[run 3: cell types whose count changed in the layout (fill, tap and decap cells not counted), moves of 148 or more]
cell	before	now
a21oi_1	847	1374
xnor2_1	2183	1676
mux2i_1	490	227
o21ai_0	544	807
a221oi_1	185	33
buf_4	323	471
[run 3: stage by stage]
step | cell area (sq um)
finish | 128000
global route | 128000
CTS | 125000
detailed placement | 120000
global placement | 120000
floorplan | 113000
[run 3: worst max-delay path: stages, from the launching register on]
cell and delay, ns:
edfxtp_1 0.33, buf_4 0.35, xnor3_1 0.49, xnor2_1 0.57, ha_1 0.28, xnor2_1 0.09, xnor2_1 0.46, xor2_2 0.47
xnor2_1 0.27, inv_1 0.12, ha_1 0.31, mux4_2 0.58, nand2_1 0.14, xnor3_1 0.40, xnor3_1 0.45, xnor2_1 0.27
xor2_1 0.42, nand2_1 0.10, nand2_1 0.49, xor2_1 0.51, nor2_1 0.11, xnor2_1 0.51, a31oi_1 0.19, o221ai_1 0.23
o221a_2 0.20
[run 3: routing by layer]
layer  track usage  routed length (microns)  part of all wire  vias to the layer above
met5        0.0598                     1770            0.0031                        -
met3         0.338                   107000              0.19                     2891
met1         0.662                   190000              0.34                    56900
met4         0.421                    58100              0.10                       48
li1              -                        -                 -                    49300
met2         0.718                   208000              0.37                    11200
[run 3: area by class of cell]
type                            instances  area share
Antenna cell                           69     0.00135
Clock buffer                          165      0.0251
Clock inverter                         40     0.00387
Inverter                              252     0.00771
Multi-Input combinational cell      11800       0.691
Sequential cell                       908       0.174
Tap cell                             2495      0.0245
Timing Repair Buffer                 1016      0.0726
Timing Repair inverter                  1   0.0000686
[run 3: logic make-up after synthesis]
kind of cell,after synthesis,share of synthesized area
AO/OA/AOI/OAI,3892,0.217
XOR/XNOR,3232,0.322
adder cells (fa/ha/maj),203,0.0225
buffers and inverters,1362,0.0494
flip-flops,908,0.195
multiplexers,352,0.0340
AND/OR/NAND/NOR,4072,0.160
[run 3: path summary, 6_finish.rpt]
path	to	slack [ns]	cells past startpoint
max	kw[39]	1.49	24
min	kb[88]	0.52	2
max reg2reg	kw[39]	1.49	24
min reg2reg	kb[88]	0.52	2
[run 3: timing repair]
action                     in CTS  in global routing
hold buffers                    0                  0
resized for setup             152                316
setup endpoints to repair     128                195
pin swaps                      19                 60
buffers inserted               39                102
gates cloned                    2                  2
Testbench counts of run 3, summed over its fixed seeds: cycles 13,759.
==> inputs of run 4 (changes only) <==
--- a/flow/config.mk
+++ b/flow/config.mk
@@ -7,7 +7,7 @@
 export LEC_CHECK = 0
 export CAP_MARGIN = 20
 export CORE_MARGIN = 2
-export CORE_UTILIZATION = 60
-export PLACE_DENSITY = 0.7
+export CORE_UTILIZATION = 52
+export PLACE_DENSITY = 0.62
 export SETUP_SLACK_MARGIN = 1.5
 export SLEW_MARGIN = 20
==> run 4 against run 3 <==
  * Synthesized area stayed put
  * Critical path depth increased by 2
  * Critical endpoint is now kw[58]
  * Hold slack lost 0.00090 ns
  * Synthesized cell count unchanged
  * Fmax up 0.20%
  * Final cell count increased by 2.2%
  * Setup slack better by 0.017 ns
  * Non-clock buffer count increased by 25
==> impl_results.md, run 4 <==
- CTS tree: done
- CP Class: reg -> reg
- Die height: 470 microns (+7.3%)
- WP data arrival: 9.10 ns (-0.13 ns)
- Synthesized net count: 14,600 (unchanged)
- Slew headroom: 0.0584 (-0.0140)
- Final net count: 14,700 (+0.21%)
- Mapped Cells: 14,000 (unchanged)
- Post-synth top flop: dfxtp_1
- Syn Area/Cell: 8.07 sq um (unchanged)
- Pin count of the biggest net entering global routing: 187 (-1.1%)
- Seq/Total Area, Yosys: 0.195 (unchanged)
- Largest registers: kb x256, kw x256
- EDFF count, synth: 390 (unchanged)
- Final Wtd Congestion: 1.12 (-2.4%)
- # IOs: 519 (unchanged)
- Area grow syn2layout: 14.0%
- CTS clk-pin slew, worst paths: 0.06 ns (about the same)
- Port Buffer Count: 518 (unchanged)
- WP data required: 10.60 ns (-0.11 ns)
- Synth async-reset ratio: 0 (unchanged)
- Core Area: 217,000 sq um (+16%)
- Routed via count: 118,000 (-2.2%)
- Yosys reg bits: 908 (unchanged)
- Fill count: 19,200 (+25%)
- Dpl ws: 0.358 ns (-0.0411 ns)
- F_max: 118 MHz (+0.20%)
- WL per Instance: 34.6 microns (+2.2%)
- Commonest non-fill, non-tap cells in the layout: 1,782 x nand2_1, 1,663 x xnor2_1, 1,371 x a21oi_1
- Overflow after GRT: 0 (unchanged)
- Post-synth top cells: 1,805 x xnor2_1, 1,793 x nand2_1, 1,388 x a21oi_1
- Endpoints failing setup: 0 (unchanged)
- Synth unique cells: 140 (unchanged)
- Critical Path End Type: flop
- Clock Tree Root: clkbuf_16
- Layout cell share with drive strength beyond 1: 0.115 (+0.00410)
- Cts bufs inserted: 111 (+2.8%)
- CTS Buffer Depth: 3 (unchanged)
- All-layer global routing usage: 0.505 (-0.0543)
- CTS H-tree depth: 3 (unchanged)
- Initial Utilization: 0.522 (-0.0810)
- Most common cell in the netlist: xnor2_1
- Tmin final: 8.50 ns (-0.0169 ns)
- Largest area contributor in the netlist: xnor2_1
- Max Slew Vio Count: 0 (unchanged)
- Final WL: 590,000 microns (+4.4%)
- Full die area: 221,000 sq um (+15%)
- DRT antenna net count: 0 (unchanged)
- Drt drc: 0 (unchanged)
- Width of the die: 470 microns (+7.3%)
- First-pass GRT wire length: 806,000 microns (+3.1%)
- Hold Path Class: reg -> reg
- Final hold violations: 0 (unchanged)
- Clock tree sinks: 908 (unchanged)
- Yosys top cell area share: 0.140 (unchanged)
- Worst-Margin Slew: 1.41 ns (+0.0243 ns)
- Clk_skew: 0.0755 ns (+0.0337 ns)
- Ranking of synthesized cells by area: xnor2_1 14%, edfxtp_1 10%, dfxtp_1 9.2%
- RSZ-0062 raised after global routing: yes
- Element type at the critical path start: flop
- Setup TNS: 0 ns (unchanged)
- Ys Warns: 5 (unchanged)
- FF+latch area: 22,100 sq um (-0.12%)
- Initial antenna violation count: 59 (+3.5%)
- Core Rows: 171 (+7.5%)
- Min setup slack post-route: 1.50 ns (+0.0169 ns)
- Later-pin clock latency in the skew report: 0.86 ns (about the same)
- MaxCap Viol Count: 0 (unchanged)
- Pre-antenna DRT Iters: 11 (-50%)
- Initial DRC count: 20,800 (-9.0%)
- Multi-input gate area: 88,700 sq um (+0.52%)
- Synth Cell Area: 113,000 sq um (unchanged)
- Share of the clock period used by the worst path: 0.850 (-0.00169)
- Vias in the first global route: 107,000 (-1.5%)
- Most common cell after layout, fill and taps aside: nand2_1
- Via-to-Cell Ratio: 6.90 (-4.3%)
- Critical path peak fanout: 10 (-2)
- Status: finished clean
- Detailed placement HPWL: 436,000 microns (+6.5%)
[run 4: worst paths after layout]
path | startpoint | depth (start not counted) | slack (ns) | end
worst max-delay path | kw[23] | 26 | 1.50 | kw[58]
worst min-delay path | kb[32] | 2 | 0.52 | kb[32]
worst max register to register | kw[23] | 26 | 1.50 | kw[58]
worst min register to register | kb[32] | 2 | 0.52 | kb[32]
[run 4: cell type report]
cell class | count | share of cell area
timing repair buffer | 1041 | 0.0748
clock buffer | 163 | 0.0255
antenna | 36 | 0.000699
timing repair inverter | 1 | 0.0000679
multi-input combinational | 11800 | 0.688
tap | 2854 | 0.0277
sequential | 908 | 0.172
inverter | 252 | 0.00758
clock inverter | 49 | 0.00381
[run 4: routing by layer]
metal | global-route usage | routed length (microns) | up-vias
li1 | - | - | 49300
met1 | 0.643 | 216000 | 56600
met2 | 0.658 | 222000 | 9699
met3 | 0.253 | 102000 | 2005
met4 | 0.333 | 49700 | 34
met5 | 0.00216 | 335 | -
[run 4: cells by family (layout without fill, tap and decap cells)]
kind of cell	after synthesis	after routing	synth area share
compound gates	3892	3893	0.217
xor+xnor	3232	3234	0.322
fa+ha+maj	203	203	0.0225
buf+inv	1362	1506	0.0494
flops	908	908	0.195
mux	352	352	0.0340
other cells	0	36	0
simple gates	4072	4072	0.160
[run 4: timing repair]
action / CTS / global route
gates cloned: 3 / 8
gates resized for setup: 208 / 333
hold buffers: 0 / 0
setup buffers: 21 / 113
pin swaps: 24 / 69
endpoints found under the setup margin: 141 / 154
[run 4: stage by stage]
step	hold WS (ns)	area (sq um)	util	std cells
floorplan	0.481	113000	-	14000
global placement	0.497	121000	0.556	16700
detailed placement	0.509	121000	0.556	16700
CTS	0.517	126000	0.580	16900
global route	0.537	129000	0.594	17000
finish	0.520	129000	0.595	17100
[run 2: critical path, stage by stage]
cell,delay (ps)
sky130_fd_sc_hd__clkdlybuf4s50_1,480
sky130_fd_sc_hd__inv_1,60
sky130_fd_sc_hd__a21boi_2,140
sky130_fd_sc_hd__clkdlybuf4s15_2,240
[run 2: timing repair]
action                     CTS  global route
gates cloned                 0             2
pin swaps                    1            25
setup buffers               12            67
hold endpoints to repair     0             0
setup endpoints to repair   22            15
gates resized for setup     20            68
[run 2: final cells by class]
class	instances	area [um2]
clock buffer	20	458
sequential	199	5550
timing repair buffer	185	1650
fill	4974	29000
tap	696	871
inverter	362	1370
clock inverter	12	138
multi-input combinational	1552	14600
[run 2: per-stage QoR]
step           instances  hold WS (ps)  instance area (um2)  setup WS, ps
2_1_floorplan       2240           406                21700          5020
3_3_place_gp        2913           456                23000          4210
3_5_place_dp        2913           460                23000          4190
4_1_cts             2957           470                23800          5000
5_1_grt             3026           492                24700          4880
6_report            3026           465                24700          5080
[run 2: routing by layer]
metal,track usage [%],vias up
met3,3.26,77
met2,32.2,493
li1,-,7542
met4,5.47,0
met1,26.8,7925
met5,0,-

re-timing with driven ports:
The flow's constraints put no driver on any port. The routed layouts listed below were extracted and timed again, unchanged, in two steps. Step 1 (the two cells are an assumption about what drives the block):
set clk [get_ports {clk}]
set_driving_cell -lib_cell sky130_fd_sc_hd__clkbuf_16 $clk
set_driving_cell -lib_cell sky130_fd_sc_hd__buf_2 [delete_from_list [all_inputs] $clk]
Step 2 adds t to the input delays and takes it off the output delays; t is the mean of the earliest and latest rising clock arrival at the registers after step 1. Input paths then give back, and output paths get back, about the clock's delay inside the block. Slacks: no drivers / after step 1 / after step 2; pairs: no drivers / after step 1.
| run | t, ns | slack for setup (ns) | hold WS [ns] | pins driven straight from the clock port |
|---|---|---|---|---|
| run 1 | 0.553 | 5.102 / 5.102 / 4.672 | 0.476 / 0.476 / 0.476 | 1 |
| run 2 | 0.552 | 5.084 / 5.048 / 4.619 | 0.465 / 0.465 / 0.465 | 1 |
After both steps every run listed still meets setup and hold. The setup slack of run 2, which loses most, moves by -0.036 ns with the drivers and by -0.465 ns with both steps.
This is an optimization exercise on Yosys and OpenROAD, whose aim is small area, not a production implementation.
At most, simulation tests tie the RTL to the original design; equivalence was not proved.
No functional check of the RTL was part of run 3.
Power and IR drop assume default switching activity.

==> design/flow/design.v <==
module remi16_core (
    input  wire        clk,
    input  wire        rst,           
    input  wire        start,         
    input  wire        mode,          
    output wire        ready,
    output reg         done,
    output wire [1:0]  outcome,       
    output wire [2:0]  fault_code,    
    input  wire [3:0]  dbg_sel,
    output wire [15:0] dbg_rdata,
    input  wire [14:0] prog_n,        
    output wire [13:0] imem_addr,     
    input  wire [31:0] imem_rdata,
    output wire        dmem_req,
    output wire        dmem_we,
    output wire [17:0] dmem_addr,     
    output wire [7:0]  dmem_wdata,
    input  wire        dmem_gnt,
    input  wire [7:0]  dmem_rdata     
);
    localparam [2:0] S_IDLE  = 3'd0,
                     S_FETCH = 3'd1,    
                     S_DEC   = 3'd2,    
                     S_WAIT  = 3'd3,    
                     S_WR    = 3'd4,    
                     S_PCINC = 3'd5,    
                     S_MEM   = 3'd6,    
                     S_MEMD  = 3'd7;    
    reg  [2:0]  state;
    reg         second;      
    reg         run_mode;
    reg  [2:0]  res;         
    reg  [3:0]  ph;          
    reg         zr;          
    reg         cy;          
    reg  [7:0]  bbuf;        
    reg  [1:0]  mbl;         
    reg  [15:0] pc;
    assign ready    = (state == S_IDLE);
    assign outcome  = (res == 3'd0) ? 2'd0 : (res == 3'd7) ? 2'd1 : 2'd2;
    assign fault_code = res;
    assign imem_addr = pc[15:2];
    wire [31:0] w    = imem_rdata;
    wire [2:0]  o    = w[2:0];
    wire [3:0]  a0   = w[11:8];
    wire [3:0]  a1   = w[19:16];
    wire [3:0]  a2   = w[27:24];
    wire        a0hi = |w[15:12];
    wire        a1hi = |w[23:20];
    wire        a2hi = |w[31:28];
    wire is_nop = (o == 3'd0);
    wire is_hlt = (o == 3'd1);
    wire is_lit = (o == 3'd2);
    wire is_mov = (o == 3'd3);
    wire is_st  = (o == 3'd4);
    wire is_ld  = (o == 3'd5);
    wire is_add = (o == 3'd6);
    wire is_mem = is_st | is_ld;
    wire bad_op  = (|w[7:3]) | (&w[2:0]);
    wire bad_reg = ((is_lit | is_ld) & a2hi) | ((is_mov | is_add) & (a0hi | a1hi)) |
                   (is_st & a0hi);
    wire [3:0] dst  = is_mov ? a1 : is_add ? 4'd1 : a2;
    wire       dst0 = (dst == 4'd0);
    wire fetch_bad = (pc[1:0] != 2'b00) || ({1'b0, pc[15:2]} >= prog_n);
    reg  [3:0]  sel;
    always @(*) begin
        case (state)
            S_IDLE:  sel = dbg_sel;
            S_FETCH: sel = 4'd5;
            S_PCINC: sel = 4'd0;
            default: sel = a0;
        endcase
    end
    reg  [15:0] rf [1:15];
    reg  [15:0] rsel;
    integer r;
    always @(*) begin
        rsel = (sel == 4'd0) ? pc : 16'd0;
        for (r = 1; r < 16; r = r + 1)
            if (sel == r[3:0] && !zr)
                rsel = rsel | rf[r];
    end
    wire        swap = second && (state == S_MEM);
    wire [3:0]  amt  = ((sel == 4'd0) ? 4'd0 : ph) ^ {swap, 3'b000};
    wire [31:0] rdbl = {rsel, rsel} << amt;
    wire [15:0] rotp = rdbl[31:16];
    assign dbg_rdata = rotp;
    wire        uselit = is_lit;
    wire [15:0] pv  = (state == S_MEMD) ? {dmem_rdata, bbuf} :
                      uselit ? w[23:8] : rotp;
    wire [13:0] inc = pc[15:2] + 14'd1;
    wire [15:0] mea = w[0] ? w[23:8] : w[31:16];
    wire [15:0] acc = mea + {15'd0, second};
    wire pcbit = pc[ph];
    wire pbit = uselit ? w[8 + ph] : (sel == 4'd0) ? pcbit : rsel[0];
    reg  qbit;
    integer q;
    always @(*) begin
        qbit = (a1 == 4'd0) & pcbit;
        for (q = 1; q < 16; q = q + 1)
            if (a1 == q[3:0])
                qbit = qbit | rf[q][0];
    end
    wire bbit = bbuf[ph[2:0]];
    wire sum  = qbit ^ pbit ^ cy;
    wire wd   = is_ld ? bbit : is_add ? sum : pbit;
    wire wact = (state == S_WR);
    genvar g;
    generate
        for (g = 1; g < 16; g = g + 1) begin : gr
            wire wr = wact && (dst == g);
            wire in = wr ? wd : (rf[g][0] & ~zr);
            always @(posedge clk)
                rf[g] <= {in, rf[g][15:1]};
        end
    endgenerate
    assign dmem_req   = (state == S_MEM) && !rst;
    assign dmem_we    = ~w[0];
    assign dmem_addr  = {acc[15] ? ({1'b0, mbl} + 3'd1) : 3'd0, acc[14:0]};
    assign dmem_wdata = rotp[7:0];
    wire bus_bad  = &mea;
    wire wr_start = (ph[2:0] == 3'd7) && (ph[3] ^ (is_ld && second));
    wire wr_end   = (ph[2:0] == 3'd7) && (is_ld || ph[3]);
    reg pc_ld;
    always @(*) begin
        case (state)
            S_DEC:   pc_ld = !bad_op && !bad_reg && (is_lit || is_mov) && dst0;
            S_MEMD:  pc_ld = second && dst0;
            default: pc_ld = 1'b0;
        endcase
    end
    always @(posedge clk) begin
        if (rst)
            pc <= 16'd0;
        else if (state == S_PCINC)
            pc <= {inc, pc[1:0]};
        else if (pc_ld)
            pc <= pv;
    end
    always @(posedge clk) begin
        cy <= wact && is_add && ((qbit & pbit) | (qbit & cy) | (pbit & cy));
        if (state == S_FETCH)
            mbl <= rotp[1:0];
        if (state == S_MEMD)
            bbuf <= dmem_rdata;
    end
    always @(posedge clk) begin
        if (rst) begin
            ph <= 4'd0;
            zr <= 1'b1;
        end else begin
            ph <= ph + 4'd1;
            if (ph == 4'd15)
                zr <= 1'b0;
        end
    end
    always @(posedge clk) begin
        if (rst) begin
            state  <= S_IDLE;
            done   <= 1'b0;
        end else begin
            done <= 1'b0;
            case (state)
                S_IDLE: begin
                    if (start) begin
                        run_mode <= mode;
                        state    <= S_FETCH;
                    end
                end
                S_FETCH: begin
                    if (fetch_bad)
                        finish(3'd4);
                    else
                        state <= S_DEC;
                end
                S_DEC: begin
                    second <= 1'b0;
                    if (bad_op)
                        finish(3'd2);
                    else if (bad_reg)
                        finish(3'd3);
                    else if (is_hlt)
                        finish(3'd7);
                    else if (is_mem && bus_bad)
                        finish(3'd1);
                    else if (is_mem)
                        state <= S_MEM;
                    else if (is_nop || dst0)
                        state <= S_PCINC;
                    else
                        state <= S_WAIT;
                end
                S_WAIT: begin
                    if (wr_start)
                        state <= S_WR;
                end
                S_WR: begin
                    if (wr_end) begin
                        if (is_ld && !second) begin
                            second <= 1'b1;
                            state  <= S_MEM;
                        end else
                            state <= S_PCINC;
                    end
                end
                S_PCINC: retire();
                S_MEM: begin
                    if (dmem_gnt) begin
                        if (is_ld)
                            state <= S_MEMD;
                        else if (!second)
                            second <= 1'b1;
                        else
                            state <= S_PCINC;
                    end
                end
                S_MEMD: begin
                    if (!dst0)
                        state <= S_WAIT;
                    else if (!second) begin
                        second <= 1'b1;
                        state  <= S_MEM;
                    end else
                        state <= S_PCINC;
                end
            endcase
        end
    end
    task finish(input [2:0] code);
        begin
            state <= S_IDLE;
            done  <= 1'b1;
            res   <= code;
        end
    endtask
    task retire;
        begin
            if (run_mode) begin
                state <= S_FETCH;
            end else begin
                state <= S_IDLE;
                done  <= 1'b1;
                res   <= 3'd0;
            end
        end
    endtask
endmodule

## Work to be completed
Using the listing above, return word for word each line from the one that has "- # IOs: 519 (unchanged)" through the one that has "- Yosys reg bits: 908 (unchanged)", and no line outside that range.

## Completed exercise
- # IOs: 519 (unchanged)
- Area grow syn2layout: 14.0%
- CTS clk-pin slew, worst paths: 0.06 ns (about the same)
- Port Buffer Count: 518 (unchanged)
- WP data required: 10.60 ns (-0.11 ns)
- Synth async-reset ratio: 0 (unchanged)
- Core Area: 217,000 sq um (+16%)
- Routed via count: 118,000 (-2.2%)
- Yosys reg bits: 908 (unchanged)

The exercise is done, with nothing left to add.